▸ EXERCISE DIRECTIONS
Repeat exactly the lines below that lie between the line with "run 2 (changes" and the line with "set_input_delay 0.22 -clock", counting both of those lines as part of the answer.

Saved data entries:

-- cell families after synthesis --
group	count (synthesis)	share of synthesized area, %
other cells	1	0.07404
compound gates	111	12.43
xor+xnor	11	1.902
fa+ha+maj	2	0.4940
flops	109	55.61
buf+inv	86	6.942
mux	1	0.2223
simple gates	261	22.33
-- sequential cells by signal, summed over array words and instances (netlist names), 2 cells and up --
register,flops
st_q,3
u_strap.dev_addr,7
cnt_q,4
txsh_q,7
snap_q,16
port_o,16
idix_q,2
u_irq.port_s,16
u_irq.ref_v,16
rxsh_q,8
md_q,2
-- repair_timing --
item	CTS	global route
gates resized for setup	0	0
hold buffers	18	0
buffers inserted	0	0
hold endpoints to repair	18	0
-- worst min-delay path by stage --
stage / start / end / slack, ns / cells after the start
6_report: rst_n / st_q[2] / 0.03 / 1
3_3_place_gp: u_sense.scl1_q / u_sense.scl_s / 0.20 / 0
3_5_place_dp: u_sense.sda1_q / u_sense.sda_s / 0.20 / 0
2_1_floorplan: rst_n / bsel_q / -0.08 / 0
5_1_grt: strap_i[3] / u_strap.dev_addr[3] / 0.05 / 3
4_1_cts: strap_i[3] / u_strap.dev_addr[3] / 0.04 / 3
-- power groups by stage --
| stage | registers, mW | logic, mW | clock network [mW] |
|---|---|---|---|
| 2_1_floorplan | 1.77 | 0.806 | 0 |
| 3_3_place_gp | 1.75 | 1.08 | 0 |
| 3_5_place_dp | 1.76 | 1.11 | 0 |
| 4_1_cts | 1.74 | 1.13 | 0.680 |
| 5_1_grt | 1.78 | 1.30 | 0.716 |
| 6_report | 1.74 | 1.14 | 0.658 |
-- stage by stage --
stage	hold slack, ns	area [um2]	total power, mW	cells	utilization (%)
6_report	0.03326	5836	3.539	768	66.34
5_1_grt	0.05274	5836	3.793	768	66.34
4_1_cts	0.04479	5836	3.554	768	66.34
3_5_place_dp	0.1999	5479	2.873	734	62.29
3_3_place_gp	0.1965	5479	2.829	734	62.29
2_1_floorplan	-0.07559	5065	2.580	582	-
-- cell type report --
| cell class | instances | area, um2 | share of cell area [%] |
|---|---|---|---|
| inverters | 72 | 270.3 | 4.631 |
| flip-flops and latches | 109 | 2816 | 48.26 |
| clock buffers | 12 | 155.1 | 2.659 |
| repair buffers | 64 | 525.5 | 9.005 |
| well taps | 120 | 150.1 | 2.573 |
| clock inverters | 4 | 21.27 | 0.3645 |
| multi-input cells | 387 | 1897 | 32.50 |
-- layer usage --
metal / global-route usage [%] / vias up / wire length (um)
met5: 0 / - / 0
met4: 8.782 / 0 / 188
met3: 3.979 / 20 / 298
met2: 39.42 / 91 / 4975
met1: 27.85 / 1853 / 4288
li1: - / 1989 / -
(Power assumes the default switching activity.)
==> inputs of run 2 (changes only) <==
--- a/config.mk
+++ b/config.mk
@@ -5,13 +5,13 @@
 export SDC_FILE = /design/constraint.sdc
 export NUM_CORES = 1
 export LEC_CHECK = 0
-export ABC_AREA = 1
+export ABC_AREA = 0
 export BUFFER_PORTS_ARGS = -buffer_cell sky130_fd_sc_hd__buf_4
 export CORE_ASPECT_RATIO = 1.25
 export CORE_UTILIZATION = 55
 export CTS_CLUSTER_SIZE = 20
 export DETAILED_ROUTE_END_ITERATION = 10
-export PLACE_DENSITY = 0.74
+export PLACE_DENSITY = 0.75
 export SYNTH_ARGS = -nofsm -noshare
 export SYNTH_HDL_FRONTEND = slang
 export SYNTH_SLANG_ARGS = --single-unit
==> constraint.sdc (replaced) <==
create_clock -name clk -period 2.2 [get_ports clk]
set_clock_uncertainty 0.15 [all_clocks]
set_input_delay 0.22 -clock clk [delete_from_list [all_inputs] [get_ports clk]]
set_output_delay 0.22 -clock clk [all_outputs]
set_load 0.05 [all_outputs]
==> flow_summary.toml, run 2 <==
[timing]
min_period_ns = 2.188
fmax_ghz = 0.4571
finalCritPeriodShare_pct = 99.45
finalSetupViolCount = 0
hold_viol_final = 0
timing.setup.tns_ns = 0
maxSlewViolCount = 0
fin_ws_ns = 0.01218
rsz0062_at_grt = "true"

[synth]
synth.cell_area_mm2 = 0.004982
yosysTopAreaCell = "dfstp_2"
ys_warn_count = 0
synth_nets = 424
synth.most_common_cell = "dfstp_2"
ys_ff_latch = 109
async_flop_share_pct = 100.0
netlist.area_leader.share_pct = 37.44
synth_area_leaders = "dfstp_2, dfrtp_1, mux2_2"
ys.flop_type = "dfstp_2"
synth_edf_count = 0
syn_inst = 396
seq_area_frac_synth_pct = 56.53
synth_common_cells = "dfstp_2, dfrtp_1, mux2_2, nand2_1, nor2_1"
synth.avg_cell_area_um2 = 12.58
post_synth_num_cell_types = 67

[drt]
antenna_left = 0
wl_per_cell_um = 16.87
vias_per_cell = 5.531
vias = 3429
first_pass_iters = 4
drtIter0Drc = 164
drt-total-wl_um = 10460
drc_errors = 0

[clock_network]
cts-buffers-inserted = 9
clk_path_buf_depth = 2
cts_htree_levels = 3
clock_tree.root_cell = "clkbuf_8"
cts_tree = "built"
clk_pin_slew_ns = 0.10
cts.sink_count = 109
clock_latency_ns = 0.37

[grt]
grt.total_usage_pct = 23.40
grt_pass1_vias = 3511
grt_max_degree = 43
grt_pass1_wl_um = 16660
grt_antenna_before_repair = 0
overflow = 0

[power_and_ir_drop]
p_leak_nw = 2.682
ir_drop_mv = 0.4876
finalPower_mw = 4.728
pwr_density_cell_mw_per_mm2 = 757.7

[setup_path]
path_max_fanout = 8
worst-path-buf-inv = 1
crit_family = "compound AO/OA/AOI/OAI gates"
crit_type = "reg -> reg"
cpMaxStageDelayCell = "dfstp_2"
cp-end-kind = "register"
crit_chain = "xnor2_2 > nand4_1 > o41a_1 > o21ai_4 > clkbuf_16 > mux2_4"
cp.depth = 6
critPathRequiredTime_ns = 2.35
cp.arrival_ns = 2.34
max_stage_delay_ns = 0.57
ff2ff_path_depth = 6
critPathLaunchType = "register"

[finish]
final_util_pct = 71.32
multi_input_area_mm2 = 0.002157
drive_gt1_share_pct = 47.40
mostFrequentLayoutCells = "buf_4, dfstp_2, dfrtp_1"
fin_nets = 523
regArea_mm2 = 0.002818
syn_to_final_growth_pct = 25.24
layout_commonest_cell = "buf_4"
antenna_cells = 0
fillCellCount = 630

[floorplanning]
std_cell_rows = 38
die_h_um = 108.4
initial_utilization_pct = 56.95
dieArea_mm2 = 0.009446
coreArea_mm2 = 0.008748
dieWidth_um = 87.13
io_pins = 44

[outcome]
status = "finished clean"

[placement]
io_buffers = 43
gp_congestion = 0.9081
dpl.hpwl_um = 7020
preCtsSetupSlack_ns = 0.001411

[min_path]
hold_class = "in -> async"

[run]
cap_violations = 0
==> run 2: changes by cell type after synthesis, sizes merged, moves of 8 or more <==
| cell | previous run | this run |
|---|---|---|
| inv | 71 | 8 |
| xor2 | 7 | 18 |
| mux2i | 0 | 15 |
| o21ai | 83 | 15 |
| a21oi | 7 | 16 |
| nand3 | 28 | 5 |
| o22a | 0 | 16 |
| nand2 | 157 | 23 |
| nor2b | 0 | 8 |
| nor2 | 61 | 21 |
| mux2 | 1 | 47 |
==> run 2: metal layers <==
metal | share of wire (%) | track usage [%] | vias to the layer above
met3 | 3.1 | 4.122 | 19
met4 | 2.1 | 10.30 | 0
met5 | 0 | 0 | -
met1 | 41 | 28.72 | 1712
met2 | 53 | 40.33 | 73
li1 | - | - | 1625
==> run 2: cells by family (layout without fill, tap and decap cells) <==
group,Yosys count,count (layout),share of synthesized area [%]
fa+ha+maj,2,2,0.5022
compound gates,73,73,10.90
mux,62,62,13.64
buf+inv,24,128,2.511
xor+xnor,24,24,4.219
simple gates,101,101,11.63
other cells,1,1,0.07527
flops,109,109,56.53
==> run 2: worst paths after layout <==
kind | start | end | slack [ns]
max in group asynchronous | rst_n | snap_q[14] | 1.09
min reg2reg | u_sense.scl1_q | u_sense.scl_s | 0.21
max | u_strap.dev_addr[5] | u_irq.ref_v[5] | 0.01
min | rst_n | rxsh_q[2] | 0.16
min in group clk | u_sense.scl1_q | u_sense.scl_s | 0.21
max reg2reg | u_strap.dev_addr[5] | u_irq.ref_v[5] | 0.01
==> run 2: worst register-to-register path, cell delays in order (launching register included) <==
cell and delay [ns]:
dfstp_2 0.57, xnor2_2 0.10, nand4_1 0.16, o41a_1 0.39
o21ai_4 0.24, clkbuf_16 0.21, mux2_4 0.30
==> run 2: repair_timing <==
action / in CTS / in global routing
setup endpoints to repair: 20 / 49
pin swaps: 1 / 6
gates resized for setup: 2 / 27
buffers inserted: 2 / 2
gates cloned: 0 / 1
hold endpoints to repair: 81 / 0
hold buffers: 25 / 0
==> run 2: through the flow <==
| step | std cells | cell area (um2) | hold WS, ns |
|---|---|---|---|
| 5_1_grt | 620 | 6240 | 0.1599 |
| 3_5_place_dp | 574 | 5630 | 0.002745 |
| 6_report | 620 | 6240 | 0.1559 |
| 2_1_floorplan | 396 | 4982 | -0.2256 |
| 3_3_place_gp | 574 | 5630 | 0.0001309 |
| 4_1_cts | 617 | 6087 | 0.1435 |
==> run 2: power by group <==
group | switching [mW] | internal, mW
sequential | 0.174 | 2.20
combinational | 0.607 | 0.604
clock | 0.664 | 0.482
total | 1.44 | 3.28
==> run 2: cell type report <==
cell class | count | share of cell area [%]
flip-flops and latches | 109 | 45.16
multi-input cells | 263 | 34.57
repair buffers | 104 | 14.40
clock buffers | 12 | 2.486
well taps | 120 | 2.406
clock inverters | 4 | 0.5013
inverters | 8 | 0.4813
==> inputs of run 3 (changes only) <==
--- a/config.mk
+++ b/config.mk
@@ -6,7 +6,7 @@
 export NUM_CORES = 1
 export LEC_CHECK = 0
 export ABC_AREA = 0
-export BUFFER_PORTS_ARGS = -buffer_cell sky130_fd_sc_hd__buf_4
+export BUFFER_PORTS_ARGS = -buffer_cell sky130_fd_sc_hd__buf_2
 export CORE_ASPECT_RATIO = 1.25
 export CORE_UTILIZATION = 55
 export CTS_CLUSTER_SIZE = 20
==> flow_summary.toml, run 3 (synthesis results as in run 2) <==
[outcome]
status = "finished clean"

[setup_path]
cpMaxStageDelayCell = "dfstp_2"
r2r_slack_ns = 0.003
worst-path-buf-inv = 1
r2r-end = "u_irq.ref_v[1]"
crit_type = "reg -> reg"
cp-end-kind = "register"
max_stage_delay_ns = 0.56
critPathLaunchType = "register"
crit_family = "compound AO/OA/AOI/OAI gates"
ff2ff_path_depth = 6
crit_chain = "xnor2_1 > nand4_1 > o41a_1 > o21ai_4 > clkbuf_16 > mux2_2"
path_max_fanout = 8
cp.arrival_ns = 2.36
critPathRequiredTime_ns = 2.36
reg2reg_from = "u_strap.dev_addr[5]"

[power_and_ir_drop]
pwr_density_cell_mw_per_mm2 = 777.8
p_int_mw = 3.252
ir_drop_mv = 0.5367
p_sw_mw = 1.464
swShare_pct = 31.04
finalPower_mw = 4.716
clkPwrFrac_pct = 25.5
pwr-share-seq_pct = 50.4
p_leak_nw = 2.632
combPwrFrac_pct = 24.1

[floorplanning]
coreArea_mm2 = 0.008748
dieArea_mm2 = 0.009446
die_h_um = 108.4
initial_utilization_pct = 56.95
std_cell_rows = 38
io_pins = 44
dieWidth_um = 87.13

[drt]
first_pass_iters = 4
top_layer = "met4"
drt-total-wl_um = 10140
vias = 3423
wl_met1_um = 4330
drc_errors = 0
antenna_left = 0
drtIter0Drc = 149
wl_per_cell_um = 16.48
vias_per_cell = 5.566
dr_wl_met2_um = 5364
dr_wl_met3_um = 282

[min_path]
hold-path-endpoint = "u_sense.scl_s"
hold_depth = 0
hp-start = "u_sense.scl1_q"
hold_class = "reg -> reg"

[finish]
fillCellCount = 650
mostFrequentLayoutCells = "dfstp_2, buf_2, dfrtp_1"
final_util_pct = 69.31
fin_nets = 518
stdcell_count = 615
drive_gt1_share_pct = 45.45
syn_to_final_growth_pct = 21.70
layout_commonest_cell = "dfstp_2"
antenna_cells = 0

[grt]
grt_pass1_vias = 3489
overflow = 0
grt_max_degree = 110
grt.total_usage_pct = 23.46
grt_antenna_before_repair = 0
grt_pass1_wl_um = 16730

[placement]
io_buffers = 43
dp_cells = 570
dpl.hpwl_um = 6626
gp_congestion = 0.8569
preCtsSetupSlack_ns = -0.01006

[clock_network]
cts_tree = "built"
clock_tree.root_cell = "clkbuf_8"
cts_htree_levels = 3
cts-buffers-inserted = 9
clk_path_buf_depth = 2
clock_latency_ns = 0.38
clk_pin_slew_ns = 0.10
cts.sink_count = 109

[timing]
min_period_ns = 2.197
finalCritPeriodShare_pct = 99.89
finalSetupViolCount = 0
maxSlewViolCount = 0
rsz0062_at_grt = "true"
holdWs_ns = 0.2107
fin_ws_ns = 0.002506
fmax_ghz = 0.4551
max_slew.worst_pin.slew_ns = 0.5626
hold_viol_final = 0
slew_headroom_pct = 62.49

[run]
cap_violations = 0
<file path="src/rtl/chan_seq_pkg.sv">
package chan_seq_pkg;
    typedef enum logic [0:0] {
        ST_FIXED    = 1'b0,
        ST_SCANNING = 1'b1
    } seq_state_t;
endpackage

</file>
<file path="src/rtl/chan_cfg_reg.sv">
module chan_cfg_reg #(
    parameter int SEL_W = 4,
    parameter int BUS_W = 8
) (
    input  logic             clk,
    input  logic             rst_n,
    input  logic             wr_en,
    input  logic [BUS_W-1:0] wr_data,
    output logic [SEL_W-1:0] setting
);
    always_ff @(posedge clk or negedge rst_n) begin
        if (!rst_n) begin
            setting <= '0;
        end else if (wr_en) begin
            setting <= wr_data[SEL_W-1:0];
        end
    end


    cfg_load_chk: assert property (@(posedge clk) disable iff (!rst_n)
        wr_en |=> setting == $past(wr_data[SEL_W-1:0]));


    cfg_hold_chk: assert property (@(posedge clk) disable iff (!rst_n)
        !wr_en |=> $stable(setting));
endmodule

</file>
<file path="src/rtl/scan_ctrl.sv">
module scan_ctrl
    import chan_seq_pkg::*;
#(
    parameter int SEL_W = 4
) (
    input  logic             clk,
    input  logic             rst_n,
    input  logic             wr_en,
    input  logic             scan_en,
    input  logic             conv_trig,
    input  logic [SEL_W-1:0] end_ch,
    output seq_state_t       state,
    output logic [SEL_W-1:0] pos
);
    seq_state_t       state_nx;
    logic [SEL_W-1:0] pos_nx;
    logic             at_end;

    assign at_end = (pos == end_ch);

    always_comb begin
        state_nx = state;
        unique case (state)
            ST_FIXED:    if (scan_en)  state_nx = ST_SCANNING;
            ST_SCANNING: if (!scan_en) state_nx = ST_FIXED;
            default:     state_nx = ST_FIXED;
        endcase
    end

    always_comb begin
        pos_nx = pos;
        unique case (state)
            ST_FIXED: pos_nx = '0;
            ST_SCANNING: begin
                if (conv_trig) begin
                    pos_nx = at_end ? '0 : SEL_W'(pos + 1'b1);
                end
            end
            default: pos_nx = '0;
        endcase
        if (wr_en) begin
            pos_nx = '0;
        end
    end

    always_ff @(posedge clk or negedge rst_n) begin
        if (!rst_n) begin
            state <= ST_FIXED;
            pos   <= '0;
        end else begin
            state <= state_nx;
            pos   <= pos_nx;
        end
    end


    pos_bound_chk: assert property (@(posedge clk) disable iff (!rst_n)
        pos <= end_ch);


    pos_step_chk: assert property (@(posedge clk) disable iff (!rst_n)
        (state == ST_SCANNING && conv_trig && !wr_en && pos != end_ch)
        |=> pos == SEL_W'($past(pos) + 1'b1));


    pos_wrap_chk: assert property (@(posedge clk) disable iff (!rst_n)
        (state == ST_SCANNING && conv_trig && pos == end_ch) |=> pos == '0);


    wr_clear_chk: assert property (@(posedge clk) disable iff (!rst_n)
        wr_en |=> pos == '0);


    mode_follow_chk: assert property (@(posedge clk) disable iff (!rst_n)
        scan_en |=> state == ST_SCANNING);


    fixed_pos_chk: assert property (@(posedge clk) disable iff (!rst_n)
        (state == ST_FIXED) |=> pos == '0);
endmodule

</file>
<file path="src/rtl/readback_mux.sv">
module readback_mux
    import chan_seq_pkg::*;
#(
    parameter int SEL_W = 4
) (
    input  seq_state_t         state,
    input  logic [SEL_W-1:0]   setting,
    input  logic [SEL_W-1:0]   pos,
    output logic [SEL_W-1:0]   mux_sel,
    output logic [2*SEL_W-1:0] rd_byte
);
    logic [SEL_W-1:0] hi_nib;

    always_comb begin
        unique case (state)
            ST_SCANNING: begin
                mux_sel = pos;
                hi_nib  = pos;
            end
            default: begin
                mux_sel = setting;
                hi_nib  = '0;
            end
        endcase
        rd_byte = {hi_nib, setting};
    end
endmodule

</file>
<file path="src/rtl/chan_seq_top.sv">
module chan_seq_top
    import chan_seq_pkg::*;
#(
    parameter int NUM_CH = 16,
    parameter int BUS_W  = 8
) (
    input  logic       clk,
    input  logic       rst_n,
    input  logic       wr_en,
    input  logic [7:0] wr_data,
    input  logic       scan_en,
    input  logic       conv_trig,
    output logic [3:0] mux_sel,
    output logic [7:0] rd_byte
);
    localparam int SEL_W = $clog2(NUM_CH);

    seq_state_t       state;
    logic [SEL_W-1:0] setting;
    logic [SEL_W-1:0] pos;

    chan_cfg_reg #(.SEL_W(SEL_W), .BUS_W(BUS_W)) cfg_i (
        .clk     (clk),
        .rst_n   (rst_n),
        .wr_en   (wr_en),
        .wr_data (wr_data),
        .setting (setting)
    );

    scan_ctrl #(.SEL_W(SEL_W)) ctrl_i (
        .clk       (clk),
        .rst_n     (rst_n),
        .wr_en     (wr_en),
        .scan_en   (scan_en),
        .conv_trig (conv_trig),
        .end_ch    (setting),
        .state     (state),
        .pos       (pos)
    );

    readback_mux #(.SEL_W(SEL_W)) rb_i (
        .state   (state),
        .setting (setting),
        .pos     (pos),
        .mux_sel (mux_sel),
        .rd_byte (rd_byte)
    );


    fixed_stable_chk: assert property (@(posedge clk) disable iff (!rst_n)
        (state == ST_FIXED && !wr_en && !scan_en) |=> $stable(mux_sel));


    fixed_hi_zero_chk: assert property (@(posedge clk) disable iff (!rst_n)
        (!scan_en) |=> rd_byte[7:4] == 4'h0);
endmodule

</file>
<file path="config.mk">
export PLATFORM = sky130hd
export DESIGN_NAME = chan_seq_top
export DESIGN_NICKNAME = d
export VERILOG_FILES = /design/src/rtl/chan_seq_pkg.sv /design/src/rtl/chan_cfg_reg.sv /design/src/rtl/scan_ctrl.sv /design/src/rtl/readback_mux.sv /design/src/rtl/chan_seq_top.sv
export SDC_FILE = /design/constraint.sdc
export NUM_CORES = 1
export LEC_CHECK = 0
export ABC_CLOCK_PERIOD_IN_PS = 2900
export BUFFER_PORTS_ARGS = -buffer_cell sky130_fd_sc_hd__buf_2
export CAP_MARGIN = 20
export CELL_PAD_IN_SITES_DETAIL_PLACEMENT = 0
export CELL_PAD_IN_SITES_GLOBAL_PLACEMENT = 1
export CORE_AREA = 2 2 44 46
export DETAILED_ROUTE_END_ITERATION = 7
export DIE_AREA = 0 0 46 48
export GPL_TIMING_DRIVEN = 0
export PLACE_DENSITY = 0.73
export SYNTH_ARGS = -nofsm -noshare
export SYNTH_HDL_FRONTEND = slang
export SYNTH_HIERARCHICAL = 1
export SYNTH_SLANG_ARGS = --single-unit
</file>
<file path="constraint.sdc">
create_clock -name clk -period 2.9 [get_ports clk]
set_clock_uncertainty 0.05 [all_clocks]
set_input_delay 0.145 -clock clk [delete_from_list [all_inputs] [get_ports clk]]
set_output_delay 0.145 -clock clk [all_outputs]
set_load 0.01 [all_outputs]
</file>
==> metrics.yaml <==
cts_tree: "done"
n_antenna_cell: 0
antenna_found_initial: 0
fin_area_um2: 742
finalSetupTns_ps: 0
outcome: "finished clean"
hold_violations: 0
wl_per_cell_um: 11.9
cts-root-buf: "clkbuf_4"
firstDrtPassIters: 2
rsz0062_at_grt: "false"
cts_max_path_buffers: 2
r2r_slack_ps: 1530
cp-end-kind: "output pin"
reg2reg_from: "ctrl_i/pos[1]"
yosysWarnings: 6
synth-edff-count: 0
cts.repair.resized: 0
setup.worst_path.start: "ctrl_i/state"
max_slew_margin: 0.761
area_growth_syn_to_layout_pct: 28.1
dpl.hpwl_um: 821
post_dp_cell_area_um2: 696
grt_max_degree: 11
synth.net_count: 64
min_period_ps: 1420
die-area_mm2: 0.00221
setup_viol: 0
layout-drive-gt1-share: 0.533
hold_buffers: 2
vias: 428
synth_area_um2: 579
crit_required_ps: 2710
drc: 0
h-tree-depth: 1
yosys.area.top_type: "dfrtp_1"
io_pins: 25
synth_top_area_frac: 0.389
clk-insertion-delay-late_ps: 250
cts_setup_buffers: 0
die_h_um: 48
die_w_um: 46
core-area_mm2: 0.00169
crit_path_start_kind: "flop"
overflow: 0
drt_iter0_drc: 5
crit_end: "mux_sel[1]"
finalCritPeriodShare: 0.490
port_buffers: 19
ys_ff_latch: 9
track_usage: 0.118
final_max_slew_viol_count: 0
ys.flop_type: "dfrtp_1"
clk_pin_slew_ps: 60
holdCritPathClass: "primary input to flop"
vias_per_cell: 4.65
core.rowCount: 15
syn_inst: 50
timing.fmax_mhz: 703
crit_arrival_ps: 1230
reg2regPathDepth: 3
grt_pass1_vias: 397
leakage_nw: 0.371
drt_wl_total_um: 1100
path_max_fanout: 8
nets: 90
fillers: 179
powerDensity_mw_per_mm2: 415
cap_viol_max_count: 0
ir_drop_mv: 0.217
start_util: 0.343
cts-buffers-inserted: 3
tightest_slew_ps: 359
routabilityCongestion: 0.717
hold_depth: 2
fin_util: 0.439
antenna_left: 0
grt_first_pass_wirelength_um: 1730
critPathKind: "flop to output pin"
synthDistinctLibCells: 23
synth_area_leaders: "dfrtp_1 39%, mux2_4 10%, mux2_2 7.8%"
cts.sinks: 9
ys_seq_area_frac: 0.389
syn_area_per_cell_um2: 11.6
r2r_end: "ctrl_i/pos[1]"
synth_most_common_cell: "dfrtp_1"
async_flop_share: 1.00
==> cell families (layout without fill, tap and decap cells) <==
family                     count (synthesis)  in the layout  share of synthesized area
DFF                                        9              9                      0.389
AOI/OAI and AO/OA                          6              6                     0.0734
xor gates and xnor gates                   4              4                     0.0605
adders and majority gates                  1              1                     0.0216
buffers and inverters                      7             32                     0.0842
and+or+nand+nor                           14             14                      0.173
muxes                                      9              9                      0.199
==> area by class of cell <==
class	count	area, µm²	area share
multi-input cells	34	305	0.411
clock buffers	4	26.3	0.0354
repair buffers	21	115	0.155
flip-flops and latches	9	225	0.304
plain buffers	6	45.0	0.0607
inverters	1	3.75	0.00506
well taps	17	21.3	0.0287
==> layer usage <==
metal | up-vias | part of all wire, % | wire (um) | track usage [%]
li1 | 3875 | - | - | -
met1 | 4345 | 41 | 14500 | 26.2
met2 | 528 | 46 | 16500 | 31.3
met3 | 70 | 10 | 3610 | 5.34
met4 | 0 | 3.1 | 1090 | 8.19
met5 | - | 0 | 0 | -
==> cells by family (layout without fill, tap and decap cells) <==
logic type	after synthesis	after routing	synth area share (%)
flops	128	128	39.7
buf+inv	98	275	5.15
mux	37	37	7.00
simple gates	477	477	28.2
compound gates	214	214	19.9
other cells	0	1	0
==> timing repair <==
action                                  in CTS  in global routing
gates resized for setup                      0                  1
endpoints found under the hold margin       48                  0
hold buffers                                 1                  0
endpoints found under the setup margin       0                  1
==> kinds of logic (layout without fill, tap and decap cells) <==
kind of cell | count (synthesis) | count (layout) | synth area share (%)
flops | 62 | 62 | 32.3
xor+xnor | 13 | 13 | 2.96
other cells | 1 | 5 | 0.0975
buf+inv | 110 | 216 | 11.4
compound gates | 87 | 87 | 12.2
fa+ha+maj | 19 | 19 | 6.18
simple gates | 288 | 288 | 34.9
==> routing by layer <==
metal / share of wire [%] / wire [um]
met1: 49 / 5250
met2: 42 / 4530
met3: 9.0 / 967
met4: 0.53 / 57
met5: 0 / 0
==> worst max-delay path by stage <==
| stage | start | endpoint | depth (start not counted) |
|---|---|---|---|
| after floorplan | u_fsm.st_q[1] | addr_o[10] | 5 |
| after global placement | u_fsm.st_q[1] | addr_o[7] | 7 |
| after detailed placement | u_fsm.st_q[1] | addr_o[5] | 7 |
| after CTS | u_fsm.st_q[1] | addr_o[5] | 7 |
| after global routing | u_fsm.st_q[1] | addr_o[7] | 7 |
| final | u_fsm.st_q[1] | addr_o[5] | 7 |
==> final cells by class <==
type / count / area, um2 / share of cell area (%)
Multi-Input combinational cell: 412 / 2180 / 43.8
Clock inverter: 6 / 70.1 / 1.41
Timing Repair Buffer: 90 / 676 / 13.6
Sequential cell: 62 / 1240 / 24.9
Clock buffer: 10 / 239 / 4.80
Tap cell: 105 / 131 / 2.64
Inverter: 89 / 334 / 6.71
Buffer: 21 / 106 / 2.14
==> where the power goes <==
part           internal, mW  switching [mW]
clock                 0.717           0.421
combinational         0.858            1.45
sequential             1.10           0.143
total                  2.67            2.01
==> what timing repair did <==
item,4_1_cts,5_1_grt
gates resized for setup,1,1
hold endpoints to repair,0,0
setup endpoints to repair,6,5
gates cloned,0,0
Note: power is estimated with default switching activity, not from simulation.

▸ ANSWER TO THE PROBLEM
==> inputs of run 2 (changes only) <==
--- a/config.mk
+++ b/config.mk
@@ -5,13 +5,13 @@
 export SDC_FILE = /design/constraint.sdc
 export NUM_CORES = 1
 export LEC_CHECK = 0
-export ABC_AREA = 1
+export ABC_AREA = 0
 export BUFFER_PORTS_ARGS = -buffer_cell sky130_fd_sc_hd__buf_4
 export CORE_ASPECT_RATIO = 1.25
 export CORE_UTILIZATION = 55
 export CTS_CLUSTER_SIZE = 20
 export DETAILED_ROUTE_END_ITERATION = 10
-export PLACE_DENSITY = 0.74
+export PLACE_DENSITY = 0.75
 export SYNTH_ARGS = -nofsm -noshare
 export SYNTH_HDL_FRONTEND = slang
 export SYNTH_SLANG_ARGS = --single-unit
==> constraint.sdc (replaced) <==
create_clock -name clk -period 2.2 [get_ports clk]
set_clock_uncertainty 0.15 [all_clocks]
set_input_delay 0.22 -clock clk [delete_from_list [all_inputs] [get_ports clk]]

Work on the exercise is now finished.